I have Flink stream processing application which read stream of messages from Pulsar Topic, process them and store the file in S3. It perform below operation.
- Read messages from Pulsar topic every 30 seconds with TumblingWindow
- KeyBy to divide the stream processing based on key.
- Process it and store it in S3.
- Notify downstream application
Happy path works very well. Problem starts with partial failures and recovery.
Step# 2 can create multiple different streams as there will be different keys in the stream.
Check point 1 Triggered. Stream 1 (Key 1) -- Processing is successful. Stream 2 (Key 2) -- Processing is failed for some reason at step 3 or 4 above. Check point 2 Completed.

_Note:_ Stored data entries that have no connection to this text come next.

===== src/rtl/counter_array_capture_compare.sv =====
// Counter array: shared 16-bit counter, timebase, event flags, six modules.
// Assumes an APB master on pclk; pins arrive unsynchronised, timer0_overflow on pclk.
`timescale 1ns/1ns
module counter_array_capture_compare (
  // APB slave
  input wire logic pclk,
  input wire logic presetn,
  input wire logic psel,
  input wire logic penable,
  input wire logic pwrite,
  input wire logic [7:0] paddr,
  input wire logic [31:0] pwdata,
  output logic [31:0] prdata,
  output logic pready,
  output logic pslverr,
  // Count sources and processor state
  input wire logic cpu_idle,
  input wire logic timer0_overflow,
  input wire logic ext_count_input,
  input wire logic ext_osc_div8,
  // Module pins and interrupt
  input wire logic [5:0] module_io_in,
  output logic [5:0] module_io_out,
  output logic [5:0] module_io_oe,
  output logic irq
);
  logic [15:0] count_reg;
  logic [7:0] snap_reg;
  logic [7:0] mode_reg;
  logic [7:0] width_reg;
  logic [7:0] flags_reg;
  cca_pkg::module_ctrl_t ctrl_reg [cca_pkg::NUM_MODULES];
  logic [3:0] presc_reg;
  logic ext_s1_reg;
  logic ext_s2_reg;
  logic ext_prev_reg;
  logic osc_s1_reg;
  logic osc_s2_reg;
  logic osc_prev_reg;
  logic [5:0] io_s1_reg;
  logic [5:0] io_s2_reg;
  logic step_reg;
  logic full_ovf_reg;
  logic part_ovf_reg;
  logic irq_reg;
  logic pready_reg;
  logic pslverr_reg;
  logic [31:0] prdata_reg;
  logic tick;
  logic run;
  logic setup;
  logic acc_wr;
  logic cnt_wr;
  logic guard_on;
  logic rd_ok;
  logic [7:0] rd_data;
  logic [7:0] flags_next;
  logic [7:0] flags_clr;
  logic [7:0] irq_src;
  logic [15:0] part_mask;
  logic [15:0] mod_word;
  cca_pkg::timebase_t tb;
  cca_pkg::count_bus_t cbus;
  logic [15:0] ccr_w [cca_pkg::NUM_MODULES];
  logic [15:0] reload_w [cca_pkg::NUM_MODULES];
  logic [5:0] mod_event;
  logic [5:0] wr_low;
  logic [5:0] wr_high;
  logic [5:0] arsel;
  logic [5:0] mod_ien;
  logic [2:0] mod_idx;
  logic [3:0] mod_reg;
  logic mod_hit;
  logic hit_lo;
  logic hit_hi;
  logic hit_mode;
  logic hit_flags;
  logic hit_width;

  assign setup = psel && !penable;
  assign acc_wr = psel && penable && pwrite && pready_reg;
  assign guard_on = mode_reg[cca_pkg::MODE_GUARD_EN];
  assign tb = cca_pkg::timebase_t'(mode_reg[cca_pkg::MODE_TB_LSB +: 3]);
  assign hit_lo = paddr == cca_pkg::OFF_COUNT_LOW;
  assign hit_hi = paddr == cca_pkg::OFF_COUNT_HIGH;
  assign hit_mode = paddr == cca_pkg::OFF_ARRAY_MODE;
  assign hit_flags = paddr == cca_pkg::OFF_FLAGS;
  assign hit_width = paddr == cca_pkg::OFF_WIDTH_CTRL;
  assign mod_reg = paddr[3:0];
  assign mod_idx = 3'(paddr[7:4] - cca_pkg::MOD_PAGE_FIRST);
  assign mod_hit = paddr[7:4] >= cca_pkg::MOD_PAGE_FIRST && paddr[7:4] < cca_pkg::MOD_PAGE_END
    && paddr[1:0] == 2'h0 && paddr[3:2] != 2'h3;
  assign cnt_wr = acc_wr && (hit_lo || hit_hi);
  assign part_mask = cca_pkg::width_mask(width_reg[1:0]);
  assign cbus = '{step: step_reg, full_ovf: full_ovf_reg, part_ovf: part_ovf_reg, value: count_reg};
  assign prdata = prdata_reg;
  assign pready = pready_reg;
  assign pslverr = pslverr_reg;
  assign irq = irq_reg;

  // Read mux; reserved register bits read back as written, unmapped words read as zero
  always_comb
  begin
    rd_data = 8'h00;
    rd_ok = 1'b1;
    mod_word = arsel[mod_idx] ? reload_w[mod_idx] : ccr_w[mod_idx];
    if (hit_lo)
      rd_data = count_reg[7:0];
    else if (hit_hi)
      rd_data = snap_reg;
    else if (hit_mode)
      rd_data = mode_reg;
    else if (hit_flags)
      rd_data = flags_reg;
    else if (hit_width)
      rd_data = width_reg;
    else if (mod_hit)
    begin
      if (mod_reg == cca_pkg::OFF_MOD_CTRL)
        rd_data = ctrl_reg[mod_idx];
      else if (mod_reg == cca_pkg::OFF_MOD_CCR_LOW)
        rd_data = mod_word[7:0];
      else
        rd_data = mod_word[15:8];
    end
    else
      rd_ok = 1'b0;
  end

  // Zero-wait slave: read data and error captured in the setup cycle
  always_ff @(posedge pclk or negedge presetn)
  begin
    if (!presetn)
    begin
      pready_reg <= 1'b0;
      pslverr_reg <= 1'b0;
      prdata_reg <= 32'h00000000;
      snap_reg <= 8'h00;
    end
    else
    begin
      pready_reg <= setup;
      pslverr_reg <= setup && !rd_ok;
      if (setup && !pwrite)
        prdata_reg <= {24'h000000, rd_data};
      if (setup && !pwrite && hit_lo)
        snap_reg <= count_reg[15:8];
    end
  end

  // Pin synchronisers and edge history
  always_ff @(posedge pclk or negedge presetn)
  begin
    if (!presetn)
    begin
      ext_s1_reg <= 1'b0;
      ext_s2_reg <= 1'b0;
      ext_prev_reg <= 1'b0;
      osc_s1_reg <= 1'b0;
      osc_s2_reg <= 1'b0;
      osc_prev_reg <= 1'b0;
      io_s1_reg <= 6'h00;
      io_s2_reg <= 6'h00;
    end
    else
    begin
      ext_s1_reg <= ext_count_input;
      ext_s2_reg <= ext_s1_reg;
      ext_prev_reg <= ext_s2_reg;
      osc_s1_reg <= ext_osc_div8;
      osc_s2_reg <= osc_s1_reg;
      osc_prev_reg <= osc_s2_reg;
      io_s1_reg <= module_io_in;
      io_s2_reg <= io_s1_reg;
    end
  end

  always_ff @(posedge pclk or negedge presetn)
  begin
    if (!presetn)
      presc_reg <= 4'h0;
    else if (presc_reg == cca_pkg::PRESCALE_LAST)
      presc_reg <= 4'h0;
    else
      presc_reg <= presc_reg + 4'h1;
  end

  always_comb
  begin
    case (tb)
      cca_pkg::TB_DIV12: tick = presc_reg == cca_pkg::PRESCALE_LAST;
      cca_pkg::TB_DIV4: tick = presc_reg[1:0] == cca_pkg::QUARTER_LAST;
      cca_pkg::TB_TIMER0: tick = timer0_overflow;
      cca_pkg::TB_EXT_EDGE: tick = ext_prev_reg && !ext_s2_reg;
      cca_pkg::TB_SYS: tick = 1'b1;
      cca_pkg::TB_OSC_DIV8: tick = osc_s2_reg && !osc_prev_reg;
      default: tick = 1'b0;
    endcase
  end

  assign run = tick && !(cpu_idle && mode_reg[cca_pkg::MODE_IDLE_SUSPEND]);

  // Counter; reads never touch it, software writes take priority
  always_ff @(posedge pclk or negedge presetn)
  begin
    if (!presetn)
      count_reg <= 16'h0000;
    else if (acc_wr && hit_lo)
      count_reg[7:0] <= pwdata[7:0];
    else if (acc_wr && hit_hi)
      count_reg[15:8] <= pwdata[7:0];
    else if (run)
      count_reg <= count_reg + 16'h0001;
  end

  always_ff @(posedge pclk or negedge presetn)
  begin
    if (!presetn)
    begin
      step_reg <= 1'b0;
      full_ovf_reg <= 1'b0;
      part_ovf_reg <= 1'b0;
    end
    else
    begin
      step_reg <= run && !cnt_wr;
      full_ovf_reg <= run && !cnt_wr && count_reg == 16'hffff;
      part_ovf_reg <= run && !cnt_wr && (count_reg & part_mask) == part_mask;
    end
  end

  // Flags: software clears by writing zero, a same-cycle event wins
  assign flags_clr = (acc_wr && hit_flags) ? ~pwdata[7:0] : 8'h00;
  assign flags_next = (flags_reg & ~flags_clr) | {mod_event, part_ovf_reg, full_ovf_reg};
  assign irq_src = flags_reg & {mod_ien, width_reg[cca_pkg::WIDTH_POVF_IRQ_EN],
    mode_reg[cca_pkg::MODE_OVF_IRQ_EN]};

  always_ff @(posedge pclk or negedge presetn)
  begin
    if (!presetn)
    begin
      flags_reg <= 8'h00;
      irq_reg <= 1'b0;
    end
    else
    begin
      flags_reg <= flags_next;
      irq_reg <= |irq_src;
    end
  end

  // While the guard is on only the guard bit of the mode register changes
  always_ff @(posedge pclk or negedge presetn)
  begin
    if (!presetn)
      mode_reg <= cca_pkg::ARRAY_MODE_RESET;
    else if (acc_wr && hit_mode && guard_on)
      mode_reg[cca_pkg::MODE_GUARD_EN] <= pwdata[cca_pkg::MODE_GUARD_EN];
    else if (acc_wr && hit_mode)
      mode_reg <= pwdata[7:0];
  end

  always_ff @(posedge pclk or negedge presetn)
  begin
    if (!presetn)
      width_reg <= cca_pkg::WIDTH_CTRL_RESET;
    else if (acc_wr && hit_width)
      width_reg <= pwdata[7:0];
  end

  for (genvar i = 0; i < cca_pkg::NUM_MODULES; i++)
  begin : g_mod
    logic sel;
    logic locked;
    assign sel = acc_wr && mod_hit && mod_idx == 3'(i);
    assign locked = guard_on && i == cca_pkg::GUARD_MODULE;
    assign wr_low[i] = sel && !locked && mod_reg == cca_pkg::OFF_MOD_CCR_LOW;
    assign wr_high[i] = sel && !locked && mod_reg == cca_pkg::OFF_MOD_CCR_HIGH;
    assign mod_ien[i] = ctrl_reg[i].irq_en;
    assign arsel[i] = width_reg[cca_pkg::WIDTH_ARSEL] && width_reg[1:0] != 2'h0
      && cca_pkg::decode_mode(ctrl_reg[i]) == cca_pkg::MODE_PWM_N;

    // Low byte write disarms the comparator, high byte write arms it
    always_ff @(posedge pclk or negedge presetn)
    begin
      if (!presetn)
        ctrl_reg[i] <= cca_pkg::module_ctrl_t'(cca_pkg::MOD_CTRL_RESET);
      else if (sel && !locked && mod_reg == cca_pkg::OFF_MOD_CTRL)
        ctrl_reg[i] <= cca_pkg::module_ctrl_t'(pwdata[7:0]);
      else if (wr_low[i])
        ctrl_reg[i].ecom <= 1'b0;
      else if (wr_high[i])
        ctrl_reg[i].ecom <= 1'b1;
    end

    capture_compare_unit u_unit (
      .pclk(pclk),
      .presetn(presetn),
      .cnt(cbus),
      .ctrl(ctrl_reg[i]),
      .width_sel(width_reg[1:0]),
      .wr_low(wr_low[i]),
      .wr_high(wr_high[i]),
      .to_reload(arsel[i]),
      .wdata(pwdata[7:0]),
      .io_in(io_s2_reg[i]),
      .ccr(ccr_w[i]),
      .reload(reload_w[i]),
      .event_pulse(mod_event[i]),
      .io_out(module_io_out[i]),
      .io_oe(module_io_oe[i])
    );
  end

  a_snapshot_latch: assert property (@(posedge pclk) disable iff (!presetn)
    setup && !pwrite && hit_lo |=> snap_reg == $past(count_reg[15:8]) && prdata_reg[7:0] == $past(count_reg[7:0]))
    else $error("snapshot does not match counter at low byte read");
  a_read_no_stall: assert property (@(posedge pclk) disable iff (!presetn)
    run && !cnt_wr |=> count_reg == $past(count_reg) + 16'h0001)
    else $error("counter did not advance on a tick");
  a_div12_rate: assert property (@(posedge pclk) disable iff (!presetn)
    tb == cca_pkg::TB_DIV12 && tick |=> (presc_reg != cca_pkg::PRESCALE_LAST) [*8] ##4 presc_reg == cca_pkg::PRESCALE_LAST)
    else $error("divide by twelve period wrong");
  a_ext_edge: assert property (@(posedge pclk) disable iff (!presetn)
    tb == cca_pkg::TB_EXT_EDGE && $past(ext_count_input, 3) && !$past(ext_count_input, 2) |-> tick)
    else $error("falling edge on external input not counted");
  a_osc_sync: assert property (@(posedge pclk) disable iff (!presetn)
    tb == cca_pkg::TB_OSC_DIV8 && tick |-> $past(ext_osc_div8, 2) && !$past(ext_osc_div8, 3))
    else $error("oscillator tick without synchronised rising edge");
  a_full_ovf_flag: assert property (@(posedge pclk) disable iff (!presetn)
    run && !cnt_wr && count_reg == 16'hffff |=> count_reg == 16'h0000 ##1 flags_reg[cca_pkg::FLAG_FULL_OVF])
    else $error("wrap did not set overflow flag");
  a_ovf_irq_gate: assert property (@(posedge pclk) disable iff (!presetn)
    !mode_reg[cca_pkg::MODE_OVF_IRQ_EN] && flags_reg[7:1] == 7'h00 |=> !irq_reg)
    else $error("overflow interrupt while disabled");
  a_flag_sticky: assert property (@(posedge pclk) disable iff (!presetn)
    flags_reg[cca_pkg::FLAG_FULL_OVF] && !(acc_wr && hit_flags) |=> flags_reg[cca_pkg::FLAG_FULL_OVF])
    else $error("overflow flag cleared without software write");
  a_idle_freeze: assert property (@(posedge pclk) disable iff (!presetn)
    cpu_idle && mode_reg[cca_pkg::MODE_IDLE_SUSPEND] && !cnt_wr |=> $stable(count_reg))
    else $error("counter moved while suspended in idle");
  a_part_ovf_flag: assert property (@(posedge pclk) disable iff (!presetn)
    run && !cnt_wr && (count_reg & part_mask) == part_mask |=> ##1 flags_reg[cca_pkg::FLAG_PART_OVF])
    else $error("partial wrap did not set flag");
  a_event_irq: assert property (@(posedge pclk) disable iff (!presetn)
    flags_reg[cca_pkg::FLAG_MOD_LSB] && ctrl_reg[0].irq_en |=> irq_reg)
    else $error("module event with enable raised no interrupt");
  a_guard_lock: assert property (@(posedge pclk) disable iff (!presetn)
    acc_wr && guard_on && mod_hit && mod_idx == 3'h5 && mod_reg == cca_pkg::OFF_MOD_CTRL |=> $stable(ctrl_reg[5]))
    else $error("guarded module written while guard on");
  c_full_wrap: cover property (@(posedge pclk) disable iff (!presetn) full_ovf_reg);
  c_guard_off: cover property (@(posedge pclk) disable iff (!presetn) $fell(guard_on));
  c_irq_rise: cover property (@(posedge pclk) disable iff (!presetn) $rose(irq_reg));
endmodule : counter_array_capture_compare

If I throw exception, in case stream 2 is failed, It will fail the whole job and reprocess from Checkpoint 1. In this case, Stream 1 will be reprocessed which should not happen.
Is there a way in Flink we can manually avoid acknowledging Pulsar topic for only failed messages or only process failed records after restart. My requirement is to not to perform duplicate processing and reprocess only failed records.
I read savepoint can be one of the solution but did not find any concrete example.
Appreciate your help!!
The short answer in "no". Flink tracks source offsets and sink transactions (plus operator state), in order to support efficient exactly once processing.